From the psychiatric nosography of DSM-5, Alexandrine syndrome would be considered as a brief psychotic disorder [21,22]. However, this international classification for mental disorders has not been developed to take into account palliative and end of life specificities. Actually, DSM-5 no longer considers as a traumatic event a mortal disease or a threat to physical integrity which an advanced cancer is [23,24]. Yet, Alexandrine syndrome is really a psychotraumatic phenomenon. Confrontation with the potential reality of death represents a real aggression for the patient who will need a reorganization of his psychic system in order to “survive” this traumatic event.
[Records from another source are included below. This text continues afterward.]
[src/rtl/ercm8_7.sv]
// ercm8_7: 8x8 approximate multiplier, mask ORs columns 0..6 carry-free; ERCM_INPUT_REG_EN adds an input register stage
module ercm8_7 (
  input  logic        clk,
  input  logic        rst_n,
  input  logic [7:0]  dat_in_a,
  input  logic [7:0]  dat_in_b,
  input  logic [6:0]  mask,
  output logic [15:0] dat_o
);
  logic [7:0]  a, b;
  logic [6:0]  m;
  logic [14:0] mx;
  logic [15:0] s, v;
`ifdef ERCM_INPUT_REG_EN
  always_ff @(posedge clk or negedge rst_n)
    if (!rst_n) {a, b, m} <= '0;
    else {a, b, m} <= {dat_in_a, dat_in_b, mask};
`else
  assign a = dat_in_a;
  assign b = dat_in_b;
  assign m = mask;
`endif
  assign mx = {8'b0, m};
  always_comb begin
    s = '0;
    v = '0;
    for (int i = 0; i < 8; i++)
      for (int j = 0; j < 8; j++)
        if (mx[i+j]) v[i+j] = v[i+j] | (a[j] & b[i]);
        else s = s + (16'(a[j] & b[i]) << (i + j));
  end
  always_ff @(posedge clk or negedge rst_n)
    if (!rst_n) dat_o <= '0;
    else dat_o <= s | v;
endmodule

[config.mk]
export PLATFORM = sky130hd
export DESIGN_NAME = ercm8_7
export DESIGN_NICKNAME = d
export VERILOG_FILES = /design/src/rtl/ercm8_7.sv
export SDC_FILE = /design/constraint.sdc
export NUM_CORES = 1
export LEC_CHECK = 0
export ABC_AREA = 1
export ABC_CLOCK_PERIOD_IN_PS = 800
export CAP_MARGIN = 40
export CORE_MARGIN = 2
export CORE_UTILIZATION = 35
export CTS_CLUSTER_SIZE = 12
export DETAILED_ROUTE_END_ITERATION = 8
export PLACE_DENSITY = 0.58
export SLEW_MARGIN = 5
export SYNTH_ARGS = -nofsm -noshare
export SYNTH_HDL_FRONTEND = slang
export SYNTH_SLANG_ARGS = --single-unit
[constraint.sdc]
create_clock -name clk -period 0.8 [get_ports clk]
set_input_delay 0.16 -clock clk [delete_from_list [all_inputs] [get_ports clk]]
set_output_delay 0.16 -clock clk [all_outputs]
set_load 0.005 [all_outputs]
==> results of run 1 <==
==> worst max-delay path by stage <==
stage	slack [ns]	from	cells after the start	end
floorplan	-11.42	dat_in_b[0]	97	dat_o[15]
global placement	-12.34	dat_in_b[0]	107	dat_o[15]
detailed placement	-12.53	dat_in_a[1]	110	dat_o[15]
CTS	-11.39	dat_in_b[0]	99	dat_o[15]
global route	-12.38	dat_in_b[0]	107	dat_o[15]
finish	-11.49	dat_in_b[0]	97	dat_o[15]
==> power by group through the flow <==
stage,clock (mW),combinational [mW],sequential (mW)
2_1_floorplan,0,6.58,1.24
3_3_place_gp,0,10.7,1.21
3_5_place_dp,0,10.9,1.21
4_1_cts,1.12,12.2,1.19
5_1_grt,1.15,16.1,1.21
6_report,1.09,14.7,1.19
==> critical path: cells and delay by family <==
| family | cells | cell delay (ns) |
|---|---|---|
| buffers and inverters | 21 | 1.35 |
| AO/OA/AOI/OAI | 8 | 0.99 |
| XOR/XNOR | 8 | 1.38 |
| adder cells (fa/ha/maj) | 16 | 4.75 |
| AND/OR/NAND/NOR | 44 | 3.83 |
==> logic make-up (layout without fill, tap and decap cells) <==
logic type,Yosys count,in the layout
simple gates,682,682
flops,16,16
buf+inv,270,645
fa+ha+maj,84,84
compound gates,94,94
xor+xnor,31,31
mux,1,1
==> stage by stage <==
stage	instance area (um2)	setup WS (ns)	hold WS (ns)
floorplan	7290	-11.42	-0.136
global placement	9900	-12.34	0.513
detailed placement	9900	-12.53	0.513
CTS	10800	-11.39	0.239
global route	11700	-12.38	0.253
finish	11700	-11.49	0.233
==> per-layer routing <==
metal,share of wire,track usage,vias up,wire (um)
met4,0.013,0.0181,0,269
met5,0,0,-,0
met2,0.50,0.357,104,10400
met1,0.45,0.251,3760,9370
li1,-,-,4388,-
met3,0.033,0.0195,26,678
==> cell usage after synthesis (15+ instances only) <==
master / instances
sky130_fd_sc_hd__clkbuf_1: 18
sky130_fd_sc_hd__o21ai_0: 40
sky130_fd_sc_hd__nor2_1: 107
sky130_fd_sc_hd__nand3_2: 28
sky130_fd_sc_hd__o21ai_1: 15
sky130_fd_sc_hd__xor2_1: 18
sky130_fd_sc_hd__dfrtp_1: 16
sky130_fd_sc_hd__nand3b_1: 15
sky130_fd_sc_hd__a21oi_1: 22
sky130_fd_sc_hd__inv_1: 218
sky130_fd_sc_hd__nand4_1: 19
sky130_fd_sc_hd__nor2_2: 15
sky130_fd_sc_hd__nand2_1: 310
sky130_fd_sc_hd__nand3_1: 72
sky130_fd_sc_hd__nand2_2: 64
sky130_fd_sc_hd__inv_2: 26
sky130_fd_sc_hd__ha_1: 71
==> cells in the final DEF (no fill, tap or decap), drive strengths merged <==
cell	count
o211ai	1
o32ai	1
and2	2
o21a	1
inv	245
clkbuf	4
fa	13
nand4	20
xor2	18
a31oi	1
mux2i	1
nor3	9
buf	377
o21ai	58
nor2	136
xnor2	13
nand3	102
nor4	1
o22ai	2
clkdlybuf4s50	14
dfrtp	16
a41oi	1
clkdlybuf4s15	1
nand3b	17
dlygate4sd2	3
a21boi	2
nand2	382
or2	13
ha	71
a21oi	22
o31ai	1
o21bai	4
clkinv	1
==> area by class of cell <==
class                      instances  area, um2
inverter                         246        933
sequential                        16        400
fill                            1623       7190
multi-input combinational        892       6920
timing repair buffer             395       3040
tap                              260        325
clock buffer                       4       88.8
==> what timing repair did <==
item,4_1_cts,5_1_grt
buffers inserted,58,28
setup endpoints to repair,32,30
pin swaps,140,143
gates cloned,0,0
resized for setup,231,172
==> results.txt, run 1 <==
The run finished, with violations left. The checks that failed: setup timing. The post-detailed-route count of antenna-violating nets was 0. The number of port buffers is 39.

After global routing the overflow that remains totals 0. The run gives 1663 as the number of nets in the finished design. Counting flops with a built-in enable in the synthesized netlist gives 0. The register with the most flip-flops in the final layout is dat_o. The total detailed-routing wirelength was 20.7 mm; the die width was 143 um. The clock passes through at most 2 buffers.

After synthesis the netlist holds a flip-flop and latch count of 16. The run gives 0 as the number of max-slew violations in the final report. The share of flip-flops with an asynchronous set or reset after synthesis came out at 1.00. The fraction of the mapped netlist area in compound gates is 0.0765, and the wire length of the first global-routing pass is 34.0 mm. The share of synthesized cell area in and, or, nand and nor gates works out to 0.502.

The path type of the worst min-delay path is in -> reg. In this run, CTS created clock tree buffers numbering 3. The analysis attributes to cell leakage a power of 6.00 nW.

In this run the power density over the cells is 1450 nW/um2. Number of levels in the clock H-tree: 1. After synthesis, the largest family of logic cells by area is simple AND/OR/NAND/NOR gates. Setup violations remaining at the end of the flow were counted as 30.

Clock-pin slew was measured on the worst setup and hold paths at 0.05 ns. The fraction of synthesized area in multiplexers is 0.00148. The setup slack of the critical path after layout is -11.49 ns. STA classifies the critical path endpoint as a register.

The part of the cycle the worst path needs is 15.4, and the placed wire-length estimate is 15.1 mm. The most common cell type on the critical path is sky130_fd_sc_hd__inv_2. The switching power share of the total came out at 0.447. The share of the synthesized area in the top cell type works out to 0.172. The first detailed-routing pass ran for 5 iterations. The height of the die was 143 um. The clock net in this run drives a total of 16 sinks. During I/O placement, the number of pins put on the boundary was 41. The fraction of synthesized cell area in xor and xnor cells is 0.0400, and the maximum number of pins on one net before global-route repair is 25. After synthesis, the netlist uses 46 different library cells. The run gives 0 as the number of antenna violations at the first check in global routing. Setup repair after global routing could not meet its margin everywhere. The predominant post-synthesis flop cell is sky130_fd_sc_hd__dfrtp_1. TritonCTS built the clock tree. Across all layers, the routed design uses 8278 vias. The count of endpoints failing hold in the final timing report was 0. The portion of the post-synthesis area used by sequential elements was 0.0590; the total power was 17.0 mW.

The via count of the first global-routing pass is 8068. The number of rows in the core area is 50, and the worst-margin pin slew is 0.360 ns. In the final routed layout, each cell accounts on average for 11.4 um.

Share of synthesized cell area in full adder, half adder and majority cells: 0.169. The largest fanout of any net on the critical path was 4. Routability-driven placement finished with a final weighted congestion of 0.854.

STA classifies the critical path startpoint as a primary input. The count of synthesis-stage warnings from yosys was 0; the gate count of the mapped netlist was 1178. After synthesis, the mean cell area works out to 5.76 um2.

The register with the most flip-flops in the layout has 16 of them. The largest registers in the layout are dat_o: 16 flops. The fraction of layout instances using a drive strength above 1 works out to 0.538.

Ranked by total cell area, the synthesized netlist is headed by sky130_fd_sc_hd__nand2_1, sky130_fd_sc_hd__ha_1, sky130_fd_sc_hd__inv_1. The tools report the endpoint with the worst hold slack as dat_o[1]. The run gives 9.41 mW as the internal power. For this design, the CTS-stage hold fixing added 0 buffers. Data arrives at the worst endpoint at 12.43 ns. The tools report the fmax as 81.4 MHz. The logs give 294 for the iteration-0 DRC count of the detailed router and 0 for the diode insertion count for antenna repair. The run gives 0.070 as the sequential fraction of design power.

The number of nets in the synthesized netlist is 1287. The cell sitting at the root of the clock tree is a sky130_fd_sc_hd__clkbuf_16. The startpoint identified for the worst hold timing path is dat_in_a[1].

The cell type with the highest aggregate area in the netlist was sky130_fd_sc_hd__nand2_1. The number of stages on the worst hold path was 5. The class of the most critical setup path is in -> reg. The critical path data required time is 0.94 ns, and the reported net switching power is 7.60 mW. Using the TritonRoute via totals, the vias-per-cell ratio works out to 4.57. For the total global-route track usage, the log shows 0.193. Among all stages on the critical path, the largest delay is contributed by sky130_fd_sc_hd__fa_2. The worst-case IR drop observed on VDD is 3.47 mV. Across the run, the number of max-cap violations was 0. The logs give 20500 um2 for the die outline area and 1726 for the number of instances in the placed design. The initial core utilization is 0.359, and the portion of total power attributed to the clock network is 0.064. The power share of the combinational group was 0.866; the final critical-path required period was 12.29 ns. The max-slew headroom at the worst pin was 0.760; the area of the mapped netlist was 6780 um2. The detailed-route DRC error count was 0. The delay contributed by the slowest stage of the critical path is 0.60 ns, and the area of the core region is 18900 um2.

Excluding fillers, the count of instances in the completed layout stands at 1813. The logs give 0.619 for the utilization after layout and -116.74 ns for the setup TNS. The area growth from synthesis to layout is 72.5%.
Note: power is estimated with default switching activity, not from simulation.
Palliative patients can present a brief psychotic episode with outbursts of violence called Alexandrine syndrome. The intensity of physical violence associated with paranoid delusions against the healthcare team and resistance to usual sedation are typical features of this syndrome. It can be the result of a complex interaction between physical, physiological and psychological factors. Nevertheless, the medical team must always rule out potential somatic causes and differential diagnosis before considering such a hypothesis. Alexandrine syndrome occurrence can be understood as a struggle for life against the unbearable threat of a deadly sentence. In a preventive way, healthcare professionals working in the palliative field should always be cautious before approaching death with their patients.

Collaboration between psychiatrist and palliative medical teams is recommended either for prevention or psychiatric management.

Conflicts of Interest

The authors have no conflicts of interest to declare.